感冒发烧,扁桃体发炎,腮腺炎,充斥了我的童年。流行病无一幸免,年年多次反复发作。尤其腮腺炎,不只一次的折磨着我,每次都倍感煎熬。
三十多年过去了,病痛的过程早已记不得。回忆中,只留下每次得病时的那种感觉,身体会变得很轻、很轻。眼镜会发花,视线模糊。
儿时,每次感冒,老爸都会领我去、也只能领我去村卫生所打针。一个赤脚医生,开了一个卫生所。三间瓦房,满是消毒水的味道。在这个大山的小村庄,显得那么别致。
那时候没有点滴,只能肌肉注射青霉素,安痛定,链霉素,可能基层卫生所也就这几种药吧。其中,安痛定很疼,青霉素更疼!
还记得某次腮腺炎发病,开了四十针青霉素针剂。一天三针,我只能在上学的路上,拐个弯,到诊所扎一针,忍着疼,直着两条腿,蹒跚的走向学校。最难受的是,上厕所都蹲不下,苦不堪言。
最难忘是晚上发病,老爸赶忙把我领去卫生所扎针。扎完了,疼的受不了,走不了路。老爸无奈的背起我,趴在老爸的后背上,闻着老爸老累一天的汗味,村子里飘着柴火味,或者春天的蛙鸣,或者夏夜的蛐蛐叫,或者秋天的冷雨寒月,或者冬天的雪夜。或一轮皎月当空,或一夜满天星光,或柴扉犬吠,都在老爸宽厚的后背上慢慢、慢慢的溜走。
童年的诊所,是没有一次性针管的。玻璃注射器,被反复使用。我也梦想着拥有一个玻璃注射器,天天拿出去炫耀,应该是很拉风的事情。

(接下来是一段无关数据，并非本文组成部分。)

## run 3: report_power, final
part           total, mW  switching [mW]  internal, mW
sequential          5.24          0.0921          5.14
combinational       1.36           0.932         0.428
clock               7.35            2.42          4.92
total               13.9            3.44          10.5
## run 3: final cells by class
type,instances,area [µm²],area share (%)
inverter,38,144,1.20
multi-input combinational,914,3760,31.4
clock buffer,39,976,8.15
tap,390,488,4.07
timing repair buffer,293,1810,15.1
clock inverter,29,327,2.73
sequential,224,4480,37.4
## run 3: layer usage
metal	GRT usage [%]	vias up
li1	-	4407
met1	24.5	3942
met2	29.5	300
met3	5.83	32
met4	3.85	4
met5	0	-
==> config.mk <==
export PLATFORM = sky130hd
export DESIGN_NAME = clip_rect_stack_flat
export DESIGN_NICKNAME = d
export VERILOG_FILES = /design/src/hdl/crs_pkg.sv /design/src/hdl/crs_in_if.sv /design/src/hdl/crs_out_if.sv /design/src/hdl/crs_ram.sv /design/src/hdl/crs_isect.sv /design/src/hdl/clip_rect_stack.sv /design/src/flat_wrapper.sv
export SDC_FILE = /design/constraint.sdc
export NUM_CORES = 2
export LEC_CHECK = 0
export ABC_AREA = 1
export ABC_CLOCK_PERIOD_IN_PS = 16900
export CORE_ASPECT_RATIO = 1.2
export CORE_MARGIN = 4
export CORE_UTILIZATION = 40
export DETAILED_ROUTE_END_ITERATION = 8
export DONT_BUFFER_PORTS = 1
export SYNTH_ARGS = -nofsm -noshare
export SYNTH_HDL_FRONTEND = slang
export SYNTH_SLANG_ARGS = --single-unit
export TNS_END_PERCENT = 1
==> constraint.sdc <==
create_clock -name clk -period 16.9 [get_ports clk]
set_input_delay 3.38 -clock clk [delete_from_list [all_inputs] [get_ports clk]]
set_output_delay 3.38 -clock clk [all_outputs]
set_load 0.05 [all_outputs]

可玻璃注射器也有缺点,曾有过俩次过敏,怀疑均于此有关。其中一次,大约发生于小学三四年级吧。我在诊所,刚扎完一针,就不省人事。年轻的村医六神无主,又是给我注射葡萄糖,又是给我肌肉注射解药。一顿折腾之后,告知父母,必须领我去大地方看病,他已无能为力。三十多年前,我们家离最近的镇医院25公里,交通工具-----马车……老妈哭了,无论如何,死马当活马医吧。求了村医很久,再一次折腾……抢救过程已经恍惚,只记得静脉注射葡萄糖。不知过了多久,病情稍微稳定,被父母背回家中,等待好转。到家后,亲戚都来看我,我那时已经认不得人了。后来老妈说,亲戚都以为我要死了。甚至于,几个心软的婶子大娘都很难受的要哭了。

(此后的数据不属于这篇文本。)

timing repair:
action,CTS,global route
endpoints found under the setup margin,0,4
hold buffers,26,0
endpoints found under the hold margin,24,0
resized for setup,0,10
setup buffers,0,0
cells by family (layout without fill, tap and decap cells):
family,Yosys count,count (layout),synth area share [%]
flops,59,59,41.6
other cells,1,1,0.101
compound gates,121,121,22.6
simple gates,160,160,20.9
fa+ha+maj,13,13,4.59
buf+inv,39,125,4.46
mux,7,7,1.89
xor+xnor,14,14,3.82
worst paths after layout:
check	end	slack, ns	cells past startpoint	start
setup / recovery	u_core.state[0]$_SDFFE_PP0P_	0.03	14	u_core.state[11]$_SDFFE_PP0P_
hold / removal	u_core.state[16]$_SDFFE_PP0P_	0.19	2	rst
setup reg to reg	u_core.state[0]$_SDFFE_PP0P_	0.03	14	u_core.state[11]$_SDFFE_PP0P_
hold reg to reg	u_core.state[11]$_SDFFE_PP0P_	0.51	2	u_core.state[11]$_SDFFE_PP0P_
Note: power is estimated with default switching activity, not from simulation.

那晚上,好像神经错乱。整晚胡言乱语,甚至于把炕上的窗户打开,当门一样要走出去,总之各种各种折腾………父母的内心煎熬,无以复加。
第二天,老爸用自行车,把我驼到25公里外的镇里。镇卫生院大夫下了诊断,没把我爸气死。是由于我肚子里寄生虫太多,导致腹痛,只要吃点驱虫药就好了。
开了一些塔糖(驱虫药),打发我们父子离开医院。记得回来的路上,在自行车的后座上,都能感受父亲的轻松。我的身体,还是很轻很轻,视线依然模糊。但很开心的是,父亲在镇里,给我买了一双白球鞋,圆了我一个很久的梦。但很遗憾的是,小学六年,我请假半天,没有实现满勤。
父亲脑梗,导致失语偏瘫五年了。